What We’re Listening For on Sheer Heart Attack
- Energy for starters. What could be more important than the life of the music?
- Then: presence and immediacy. The vocals aren’t “back there” somewhere, lost in the mix. They’re front and center where any recording engineer worth his salt would put them.
- The Big Sound comes next — wall to wall, lots of depth, huge space, three-dimensionality, all that sort of thing.
- Then transient information — fast, clear, sharp attacks, not the smear and thickness so common to these LPs.
- Tight punchy bass — which ties in with good transient information, also the issue of frequency extension further down.

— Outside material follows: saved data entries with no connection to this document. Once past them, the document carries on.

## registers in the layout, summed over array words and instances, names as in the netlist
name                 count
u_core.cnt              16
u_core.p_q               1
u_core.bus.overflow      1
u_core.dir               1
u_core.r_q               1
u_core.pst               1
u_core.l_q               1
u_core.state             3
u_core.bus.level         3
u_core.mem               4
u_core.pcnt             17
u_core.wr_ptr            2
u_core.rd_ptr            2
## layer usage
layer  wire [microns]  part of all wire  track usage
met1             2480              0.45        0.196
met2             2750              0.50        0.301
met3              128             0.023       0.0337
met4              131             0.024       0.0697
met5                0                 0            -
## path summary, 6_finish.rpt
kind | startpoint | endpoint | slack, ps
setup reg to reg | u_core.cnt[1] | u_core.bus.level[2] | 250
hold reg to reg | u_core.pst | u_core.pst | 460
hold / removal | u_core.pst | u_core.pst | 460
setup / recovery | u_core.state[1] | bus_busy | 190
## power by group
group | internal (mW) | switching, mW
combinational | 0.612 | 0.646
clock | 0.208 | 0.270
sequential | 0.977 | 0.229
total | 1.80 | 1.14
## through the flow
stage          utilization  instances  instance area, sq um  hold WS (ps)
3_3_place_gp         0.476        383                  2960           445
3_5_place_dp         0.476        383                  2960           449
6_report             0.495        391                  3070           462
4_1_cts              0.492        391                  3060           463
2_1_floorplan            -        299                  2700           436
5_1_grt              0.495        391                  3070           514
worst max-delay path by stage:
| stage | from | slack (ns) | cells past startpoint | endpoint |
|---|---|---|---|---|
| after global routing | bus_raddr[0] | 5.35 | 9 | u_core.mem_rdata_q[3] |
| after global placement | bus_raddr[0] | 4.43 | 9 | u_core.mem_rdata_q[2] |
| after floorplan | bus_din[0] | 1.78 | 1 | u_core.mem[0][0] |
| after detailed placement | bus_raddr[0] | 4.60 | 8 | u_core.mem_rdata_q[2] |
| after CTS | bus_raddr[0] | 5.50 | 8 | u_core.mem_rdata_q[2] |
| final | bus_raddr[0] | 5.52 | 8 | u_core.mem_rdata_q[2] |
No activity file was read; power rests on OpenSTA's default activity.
`src/rtl/lf_cmd_decoder.sv`:
```
// LF configuration front end: synchronous SPI slave in the pck0 domain that decodes
// 16-bit command frames into conf_word, divisor and user registers. Define
// LF_CMD_READBACK_EN to enable register readback on miso.
//
// Frame layout (16 bits, MSB first): [15:12] opcode, [DATA_W-1:0] payload.
// Bits between the opcode and the payload are ignored.
module lf_cmd_decoder #(
    parameter int                DATA_W        = 8,
    parameter int                NUM_USER_REGS = 2,
    parameter logic [DATA_W-1:0] EDGE_CONF     = 8'h01,
    parameter int                DEFAULT_THR   = 127
) (
    input  logic                            pck0,
    input  logic                            rst,
    input  logic                            spck,
    input  logic                            mosi,
    input  logic                            ncs,
    output logic                            miso,
    output logic [2:0]                      major_mode,
    output logic [DATA_W-1:0]               conf_word,
    output logic [DATA_W-1:0]               divisor,
    output logic [NUM_USER_REGS*DATA_W-1:0] user_regs,
    output logic                            conf_strobe,
    output logic [3:0]                      frame_err_cnt
);

    localparam int FRAME_W = 16;
    localparam int CNT_W   = 5;
    localparam logic [CNT_W-1:0]  CNT_FULL = CNT_W'(FRAME_W);
    localparam logic [CNT_W-1:0]  CNT_SAT  = CNT_W'(FRAME_W + 1);
    localparam logic [DATA_W-1:0] THR_VAL  = DATA_W'(DEFAULT_THR);

    localparam logic [3:0] OP_CONF = 4'h1;
    localparam logic [3:0] OP_DIV  = 4'h2;
    localparam logic [3:0] OP_USR0 = 4'h3;

    // Sync chains: [0] first flop, [1] synchronised value, [2] edge-detect history
    logic [2:0] spck_sync;
    logic [2:0] ncs_sync;
    logic [2:0] mosi_sync;

    logic spck_rise;
    logic ncs_rise;
    logic ncs_fall;
    logic mosi_s;

    logic [FRAME_W-1:0] shift_reg;
    logic [FRAME_W-1:0] shift_nx;
    logic [CNT_W-1:0]   bit_cnt;
    logic [CNT_W-1:0]   bit_cnt_nx;
    logic               shift_en;

    logic               frame_ok;
    logic               frame_bad;
    logic [3:0]         op;
    logic [DATA_W-1:0]  d;
    logic               conf_wr;

    logic [DATA_W-1:0]  user_q [NUM_USER_REGS];

    always_ff @(posedge pck0 or posedge rst) begin
        if (rst) begin
            spck_sync <= 3'b000;
            ncs_sync  <= 3'b111;
            mosi_sync <= 3'b000;
        end else begin
            spck_sync <= {spck_sync[1:0], spck};
            ncs_sync  <= {ncs_sync[1:0], ncs};
            mosi_sync <= {mosi_sync[1:0], mosi};
        end
    end

    assign spck_rise = spck_sync[1] & ~spck_sync[2];
    assign ncs_rise  = ncs_sync[1] & ~ncs_sync[2];
    assign ncs_fall  = ~ncs_sync[1] & ncs_sync[2];
    assign mosi_s    = mosi_sync[1];

    // Gating on the delayed ncs lets a final spck edge that coincides with the
    // ncs rising edge still shift in before the frame is decoded.
    assign shift_en = spck_rise & ~ncs_sync[2];

    always_comb begin
        shift_nx   = shift_reg;
        bit_cnt_nx = bit_cnt;
        if (shift_en) begin
            shift_nx = {shift_reg[FRAME_W-2:0], mosi_s};
        end
        if (ncs_fall) begin
            bit_cnt_nx = '0;
        end else if (shift_en && (bit_cnt != CNT_SAT)) begin
            bit_cnt_nx = bit_cnt + 1'b1;
        end
    end

    assign op        = shift_nx[FRAME_W-1:FRAME_W-4];
    assign d         = shift_nx[DATA_W-1:0];
    assign frame_ok  = ncs_rise & (bit_cnt_nx == CNT_FULL);
    assign frame_bad = ncs_rise & (bit_cnt_nx != CNT_FULL);
    assign conf_wr   = frame_ok & (op == OP_CONF);

    always_ff @(posedge pck0 or posedge rst) begin
        if (rst) begin
            shift_reg <= '0;
            bit_cnt   <= '0;
        end else begin
            shift_reg <= shift_nx;
            bit_cnt   <= bit_cnt_nx;
        end
    end

    always_ff @(posedge pck0 or posedge rst) begin
        if (rst) begin
            conf_word     <= '0;
            divisor       <= '0;
            conf_strobe   <= 1'b0;
            frame_err_cnt <= '0;
            for (int k = 0; k < NUM_USER_REGS; k++) begin
                user_q[k] <= '0;
            end
        end else begin
            conf_strobe <= conf_wr;
            if (frame_bad && (frame_err_cnt != 4'hF)) begin
                frame_err_cnt <= frame_err_cnt + 4'h1;
            end
            if (conf_wr) begin
                conf_word <= d;
            end
            if (frame_ok && (op == OP_DIV)) begin
                divisor <= d;
            end
            for (int k = 0; k < NUM_USER_REGS; k++) begin
                if (frame_ok && (op == OP_USR0 + 4'(k))) begin
                    user_q[k] <= d;
                end
            end
            // Selecting the edge-detect mode also restores its default threshold
            if (conf_wr && (d == EDGE_CONF)) begin
                user_q[0] <= THR_VAL;
            end
        end
    end

    for (genvar g = 0; g < NUM_USER_REGS; g++) begin : g_user_flat
        assign user_regs[g*DATA_W +: DATA_W] = user_q[g];
    end

    assign major_mode = conf_word[DATA_W-1:DATA_W-3];

`ifdef LF_CMD_READBACK_EN
    localparam logic [3:0] OP_RDSEL = 4'hF;

    logic                spck_fall;
    logic [3:0]          rb_sel;
    logic [DATA_W-1:0]   rb_data;
    logic [FRAME_W-1:0]  shadow;

    assign spck_fall = ~spck_sync[1] & spck_sync[2];

    always_comb begin
        rb_data = '0;
        if (rb_sel == 4'd0) begin
            rb_data = conf_word;
        end else if (rb_sel == 4'd1) begin
            rb_data = divisor;
        end else begin
            for (int k = 0; k < NUM_USER_REGS; k++) begin
                if (rb_sel == 4'(k + 2)) begin
                    rb_data = user_q[k];
                end
            end
        end
    end

    // Shadow is captured at frame start so the ARM reads a stable snapshot
    always_ff @(posedge pck0 or posedge rst) begin
        if (rst) begin
            rb_sel <= '0;
            shadow <= '0;
        end else begin
            if (frame_ok && (op == OP_RDSEL)) begin
                rb_sel <= d[3:0];
            end
            if (ncs_fall) begin
                shadow <= {rb_data, {(FRAME_W-DATA_W){1'b0}}};
            end else if (spck_fall) begin
                shadow <= {shadow[FRAME_W-2:0], 1'b0};
            end
        end
    end

    assign miso = ~ncs_sync[1] & shadow[FRAME_W-1];
`else
    assign miso = 1'b0;
`endif

endmodule

```
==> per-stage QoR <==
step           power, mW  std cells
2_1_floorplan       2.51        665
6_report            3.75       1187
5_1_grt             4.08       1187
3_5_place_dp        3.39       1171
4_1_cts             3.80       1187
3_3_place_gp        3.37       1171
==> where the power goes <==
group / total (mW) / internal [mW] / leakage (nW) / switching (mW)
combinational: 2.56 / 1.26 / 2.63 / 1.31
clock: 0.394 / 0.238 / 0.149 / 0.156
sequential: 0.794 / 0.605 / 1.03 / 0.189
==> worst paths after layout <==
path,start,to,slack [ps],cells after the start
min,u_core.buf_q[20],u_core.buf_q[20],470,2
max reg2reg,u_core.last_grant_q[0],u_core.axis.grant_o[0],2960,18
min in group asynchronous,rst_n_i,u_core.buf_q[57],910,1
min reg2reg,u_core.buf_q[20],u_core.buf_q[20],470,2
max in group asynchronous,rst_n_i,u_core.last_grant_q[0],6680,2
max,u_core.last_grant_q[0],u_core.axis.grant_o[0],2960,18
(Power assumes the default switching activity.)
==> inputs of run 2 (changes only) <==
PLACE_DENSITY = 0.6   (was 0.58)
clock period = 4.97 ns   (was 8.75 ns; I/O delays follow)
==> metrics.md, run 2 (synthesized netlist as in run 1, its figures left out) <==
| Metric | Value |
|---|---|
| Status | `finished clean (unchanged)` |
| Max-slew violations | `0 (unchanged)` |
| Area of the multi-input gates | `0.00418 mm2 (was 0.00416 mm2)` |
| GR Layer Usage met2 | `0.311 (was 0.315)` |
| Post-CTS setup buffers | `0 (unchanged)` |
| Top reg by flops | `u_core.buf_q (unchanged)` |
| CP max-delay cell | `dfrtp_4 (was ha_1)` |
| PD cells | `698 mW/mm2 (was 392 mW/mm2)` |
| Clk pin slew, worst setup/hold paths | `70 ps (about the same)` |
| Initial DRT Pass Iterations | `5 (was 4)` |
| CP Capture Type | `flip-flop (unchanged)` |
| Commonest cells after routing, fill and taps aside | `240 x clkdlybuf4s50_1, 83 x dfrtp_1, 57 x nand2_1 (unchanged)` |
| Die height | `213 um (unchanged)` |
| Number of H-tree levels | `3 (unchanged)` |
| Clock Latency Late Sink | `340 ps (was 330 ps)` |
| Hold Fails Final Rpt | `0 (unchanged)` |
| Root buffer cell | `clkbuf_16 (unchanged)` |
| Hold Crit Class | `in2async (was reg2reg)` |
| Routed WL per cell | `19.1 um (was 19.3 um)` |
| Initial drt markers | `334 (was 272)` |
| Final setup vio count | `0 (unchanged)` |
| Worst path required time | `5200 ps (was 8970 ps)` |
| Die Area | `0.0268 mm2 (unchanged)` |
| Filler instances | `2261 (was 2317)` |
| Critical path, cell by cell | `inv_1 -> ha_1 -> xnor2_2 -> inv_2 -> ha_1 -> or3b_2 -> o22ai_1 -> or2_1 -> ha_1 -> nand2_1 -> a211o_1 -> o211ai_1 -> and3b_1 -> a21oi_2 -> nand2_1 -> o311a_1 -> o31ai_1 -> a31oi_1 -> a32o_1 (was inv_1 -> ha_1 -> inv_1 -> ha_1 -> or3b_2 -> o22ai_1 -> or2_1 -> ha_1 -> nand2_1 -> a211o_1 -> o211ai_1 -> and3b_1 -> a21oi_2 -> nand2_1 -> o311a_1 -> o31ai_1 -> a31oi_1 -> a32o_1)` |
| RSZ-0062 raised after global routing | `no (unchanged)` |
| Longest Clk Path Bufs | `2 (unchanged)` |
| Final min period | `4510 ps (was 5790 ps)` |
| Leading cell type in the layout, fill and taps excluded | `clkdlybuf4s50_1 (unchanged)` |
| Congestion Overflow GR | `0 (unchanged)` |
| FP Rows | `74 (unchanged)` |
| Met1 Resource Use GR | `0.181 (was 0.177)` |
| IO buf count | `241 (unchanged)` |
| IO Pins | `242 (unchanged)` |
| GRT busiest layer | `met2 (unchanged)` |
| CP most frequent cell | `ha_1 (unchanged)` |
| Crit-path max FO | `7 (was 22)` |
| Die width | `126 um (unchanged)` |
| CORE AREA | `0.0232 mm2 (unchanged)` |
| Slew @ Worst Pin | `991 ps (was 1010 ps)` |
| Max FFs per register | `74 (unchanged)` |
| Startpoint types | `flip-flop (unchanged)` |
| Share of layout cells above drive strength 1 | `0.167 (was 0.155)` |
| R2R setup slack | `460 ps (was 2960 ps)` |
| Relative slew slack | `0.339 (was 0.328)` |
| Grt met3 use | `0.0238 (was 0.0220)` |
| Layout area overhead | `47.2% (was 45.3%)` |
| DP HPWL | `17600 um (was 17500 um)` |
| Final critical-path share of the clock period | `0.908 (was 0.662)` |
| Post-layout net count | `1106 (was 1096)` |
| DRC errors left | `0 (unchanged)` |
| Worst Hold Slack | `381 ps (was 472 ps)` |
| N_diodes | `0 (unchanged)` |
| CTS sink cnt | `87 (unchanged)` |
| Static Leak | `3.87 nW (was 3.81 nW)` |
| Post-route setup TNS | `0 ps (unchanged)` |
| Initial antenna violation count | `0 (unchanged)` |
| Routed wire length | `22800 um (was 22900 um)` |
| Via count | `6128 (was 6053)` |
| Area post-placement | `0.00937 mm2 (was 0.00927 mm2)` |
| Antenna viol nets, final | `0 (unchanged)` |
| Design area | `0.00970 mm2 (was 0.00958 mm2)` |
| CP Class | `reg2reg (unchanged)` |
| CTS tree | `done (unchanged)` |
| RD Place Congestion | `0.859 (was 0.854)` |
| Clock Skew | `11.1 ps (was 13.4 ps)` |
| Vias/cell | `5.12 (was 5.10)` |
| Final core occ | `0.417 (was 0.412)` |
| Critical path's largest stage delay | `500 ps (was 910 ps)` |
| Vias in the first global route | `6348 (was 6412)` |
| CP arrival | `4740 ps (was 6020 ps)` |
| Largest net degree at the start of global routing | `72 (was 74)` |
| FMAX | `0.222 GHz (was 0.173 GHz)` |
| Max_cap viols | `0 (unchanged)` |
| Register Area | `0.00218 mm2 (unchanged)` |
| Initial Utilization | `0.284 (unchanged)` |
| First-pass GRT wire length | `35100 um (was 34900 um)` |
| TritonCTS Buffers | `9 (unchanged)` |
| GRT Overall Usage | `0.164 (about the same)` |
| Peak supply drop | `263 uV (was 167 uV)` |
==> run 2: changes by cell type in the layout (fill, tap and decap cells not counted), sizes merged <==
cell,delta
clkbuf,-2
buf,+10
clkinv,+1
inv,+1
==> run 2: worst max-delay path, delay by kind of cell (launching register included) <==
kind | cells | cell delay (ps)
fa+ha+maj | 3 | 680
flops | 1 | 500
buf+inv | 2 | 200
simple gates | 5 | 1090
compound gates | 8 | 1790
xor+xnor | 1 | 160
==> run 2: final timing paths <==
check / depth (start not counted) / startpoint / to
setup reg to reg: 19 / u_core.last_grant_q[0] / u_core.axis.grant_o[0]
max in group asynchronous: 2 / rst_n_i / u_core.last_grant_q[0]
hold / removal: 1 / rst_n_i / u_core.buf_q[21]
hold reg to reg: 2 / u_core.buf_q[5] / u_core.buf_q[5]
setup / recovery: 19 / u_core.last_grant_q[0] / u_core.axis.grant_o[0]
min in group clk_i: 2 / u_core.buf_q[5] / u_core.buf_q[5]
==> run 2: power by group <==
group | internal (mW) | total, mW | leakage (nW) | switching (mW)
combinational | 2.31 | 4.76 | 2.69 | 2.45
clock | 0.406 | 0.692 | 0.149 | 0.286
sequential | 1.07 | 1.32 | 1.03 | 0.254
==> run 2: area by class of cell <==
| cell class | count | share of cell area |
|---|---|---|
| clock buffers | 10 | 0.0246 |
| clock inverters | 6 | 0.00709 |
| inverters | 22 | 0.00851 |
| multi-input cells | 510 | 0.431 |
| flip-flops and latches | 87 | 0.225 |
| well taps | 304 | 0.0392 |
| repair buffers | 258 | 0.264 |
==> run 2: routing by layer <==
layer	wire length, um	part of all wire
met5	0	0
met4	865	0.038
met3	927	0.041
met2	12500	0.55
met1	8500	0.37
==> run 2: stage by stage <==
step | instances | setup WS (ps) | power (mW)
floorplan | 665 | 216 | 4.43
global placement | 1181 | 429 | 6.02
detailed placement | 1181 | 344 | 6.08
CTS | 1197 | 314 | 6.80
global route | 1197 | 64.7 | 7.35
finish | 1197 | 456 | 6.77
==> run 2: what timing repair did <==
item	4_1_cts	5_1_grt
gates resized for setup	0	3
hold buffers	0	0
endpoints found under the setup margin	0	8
===== src/rtl/conv_pkg.sv =====
// Shared conv2 constants and types for the kernel weight loader.
// Weight count, kernel size and write-side FSM encoding live here.
package conv_pkg;
  localparam int CONV2_N_WEIGHTS = 150;
  localparam int CONV2_K_SIZE    = 25;
  localparam int CONV2_HALF      = 75;
  localparam int CONV2_W_W       = 16;

  typedef logic [CONV2_W_W-1:0] w_t;

  typedef enum logic [1:0] {
    IDLE = 2'd0,
    LOAD = 2'd1,
    DONE = 2'd2
  } k_wr_state_t;
endpackage
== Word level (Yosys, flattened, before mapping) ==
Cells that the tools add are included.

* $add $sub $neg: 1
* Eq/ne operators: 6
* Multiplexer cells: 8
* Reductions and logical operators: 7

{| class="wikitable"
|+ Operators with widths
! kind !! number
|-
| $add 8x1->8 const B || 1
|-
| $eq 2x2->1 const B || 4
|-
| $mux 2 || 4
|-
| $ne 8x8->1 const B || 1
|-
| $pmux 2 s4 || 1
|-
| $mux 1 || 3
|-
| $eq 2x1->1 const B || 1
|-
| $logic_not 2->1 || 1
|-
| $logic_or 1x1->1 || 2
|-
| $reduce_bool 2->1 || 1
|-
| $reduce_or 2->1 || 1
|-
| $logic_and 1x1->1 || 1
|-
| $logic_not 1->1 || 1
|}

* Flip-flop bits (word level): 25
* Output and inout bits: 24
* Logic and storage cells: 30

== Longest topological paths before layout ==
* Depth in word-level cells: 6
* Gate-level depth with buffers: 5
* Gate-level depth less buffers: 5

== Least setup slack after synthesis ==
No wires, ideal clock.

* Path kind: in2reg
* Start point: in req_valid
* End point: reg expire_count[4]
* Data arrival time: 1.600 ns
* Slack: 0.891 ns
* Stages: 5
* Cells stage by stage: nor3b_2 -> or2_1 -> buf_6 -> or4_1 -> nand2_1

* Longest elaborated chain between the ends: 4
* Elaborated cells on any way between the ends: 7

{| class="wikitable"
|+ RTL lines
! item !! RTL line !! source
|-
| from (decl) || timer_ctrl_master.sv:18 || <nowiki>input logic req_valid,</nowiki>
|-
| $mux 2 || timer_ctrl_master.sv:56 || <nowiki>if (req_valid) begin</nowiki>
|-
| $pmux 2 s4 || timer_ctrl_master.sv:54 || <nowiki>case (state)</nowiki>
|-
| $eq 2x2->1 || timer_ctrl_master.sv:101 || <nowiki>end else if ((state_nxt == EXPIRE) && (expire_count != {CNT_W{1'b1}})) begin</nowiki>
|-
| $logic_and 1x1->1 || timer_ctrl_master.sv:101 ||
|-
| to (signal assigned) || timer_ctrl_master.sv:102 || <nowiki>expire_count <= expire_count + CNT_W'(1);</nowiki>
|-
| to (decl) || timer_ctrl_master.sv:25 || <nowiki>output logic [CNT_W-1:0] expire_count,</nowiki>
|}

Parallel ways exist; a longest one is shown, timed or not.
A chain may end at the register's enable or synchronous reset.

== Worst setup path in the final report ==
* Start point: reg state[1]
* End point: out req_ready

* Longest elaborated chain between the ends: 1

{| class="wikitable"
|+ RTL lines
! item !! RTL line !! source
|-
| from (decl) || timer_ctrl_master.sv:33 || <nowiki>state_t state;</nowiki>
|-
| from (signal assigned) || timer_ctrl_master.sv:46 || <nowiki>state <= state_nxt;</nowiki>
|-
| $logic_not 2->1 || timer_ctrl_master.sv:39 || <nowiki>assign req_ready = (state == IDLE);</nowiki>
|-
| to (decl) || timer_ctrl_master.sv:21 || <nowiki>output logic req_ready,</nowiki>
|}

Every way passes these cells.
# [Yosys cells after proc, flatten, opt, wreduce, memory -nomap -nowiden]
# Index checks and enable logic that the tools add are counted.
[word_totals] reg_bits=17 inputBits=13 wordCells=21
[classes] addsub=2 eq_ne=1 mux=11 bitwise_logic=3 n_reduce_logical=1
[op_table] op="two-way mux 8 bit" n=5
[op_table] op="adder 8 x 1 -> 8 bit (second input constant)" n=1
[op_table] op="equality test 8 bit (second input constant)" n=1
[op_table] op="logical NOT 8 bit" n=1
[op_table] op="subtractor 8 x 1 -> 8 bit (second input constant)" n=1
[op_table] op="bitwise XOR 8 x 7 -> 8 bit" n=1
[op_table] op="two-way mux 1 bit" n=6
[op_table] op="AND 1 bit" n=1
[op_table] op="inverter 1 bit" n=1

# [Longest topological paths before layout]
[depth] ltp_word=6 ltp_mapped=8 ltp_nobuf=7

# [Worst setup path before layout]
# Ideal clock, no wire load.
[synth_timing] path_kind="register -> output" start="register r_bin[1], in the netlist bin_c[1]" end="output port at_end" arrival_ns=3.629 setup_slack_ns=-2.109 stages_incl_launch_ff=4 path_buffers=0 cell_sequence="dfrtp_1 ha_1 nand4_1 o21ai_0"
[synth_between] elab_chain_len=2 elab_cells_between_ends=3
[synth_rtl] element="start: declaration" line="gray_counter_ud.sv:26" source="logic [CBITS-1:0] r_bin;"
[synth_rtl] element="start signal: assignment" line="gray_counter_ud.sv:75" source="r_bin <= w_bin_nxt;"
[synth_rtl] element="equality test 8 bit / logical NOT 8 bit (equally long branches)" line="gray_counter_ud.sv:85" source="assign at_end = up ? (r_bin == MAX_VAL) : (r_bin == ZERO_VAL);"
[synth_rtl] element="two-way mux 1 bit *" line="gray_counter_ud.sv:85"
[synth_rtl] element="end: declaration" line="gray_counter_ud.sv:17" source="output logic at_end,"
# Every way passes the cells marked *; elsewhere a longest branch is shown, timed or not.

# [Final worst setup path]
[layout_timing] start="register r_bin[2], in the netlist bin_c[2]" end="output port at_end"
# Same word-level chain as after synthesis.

- Next: transparency — the quality that allows you to hear deep into the soundfield, showing you the space and air around all the instruments.
- Extend the top and bottom and voila, you have The Real Thing — an honest to goodness Hot Stamper.
TRACK LISTING
Side One
Brighton Rock
Killer Queen
Tenement Funster
Flick Of The Wrist
Lily Of The Valley
Now I’m Here
Side Two
In The Lap Of The Gods
Stone Cold Crazy
Dear Friends
Misfire
Bring Back That Leroy Brown
She Makes Me (Stormtrooper In Stilettoes)
In The Lap Of The Gods… Revisited
AMG 4 1/2 Star Review
Queen II was a breakthrough in terms of power and ambition, but Queen’s third album Sheer Heart Attack was where the band started to gel. It followed quickly on the heels of the second record — just by a matter of months; it was the second album they released in 1974 — but it feels like it had a longer incubation period, so great is the progress here. Which isn’t quite to say that Sheer Heart Attack is flawless — it still has a tendency to meander, sometimes within a song itself, as when the killer opening “Brighton Rock” suddenly veers into long stretches of Brian May solo guitar — but all these detours do not distract from the overall album, they’re in many ways the key to the record itself: it’s the sound of Queen stretching their wings as they learn how to soar to the clouds.
There’s a genuine excitement in hearing all the elements to Queen’s sound fall into place here, as the music grows grander and catchier without sacrificing their brutal, hard attack. One of the great strengths of the album is how all four members find their voices as songwriters, penning hooks that are big, bold, and insistent and crafting them in songs that work as cohesive entities instead of flourishes of ideas. This is evident not just in “Killer Queen” — the first, best flourishing of Freddie Mercury’s vaudevillian camp — but also on the pummeling “Stone Cold Crazy,” a frenzied piece of jagged metal that’s all the more exciting because it has a real melodic hook. Those hooks are threaded throughout the record, on both the ballads and the other rockers, but it isn’t just that this is poppier, it’s that they’re able to execute their drama with flair and style.
There are still references to mystical worlds (“Lily of the Valley,” “In the Lap of Gods”) but the fantasy does not overwhelm as it did on the first two records; the theatricality is now wielded on everyday affairs, which ironically makes them sound larger than life. And this sense of scale, combined with the heavy guitars, pop hooks, and theatrical style, marks the true unveiling of Queen, making Sheer Heart Attack as the moment where they truly came into their own.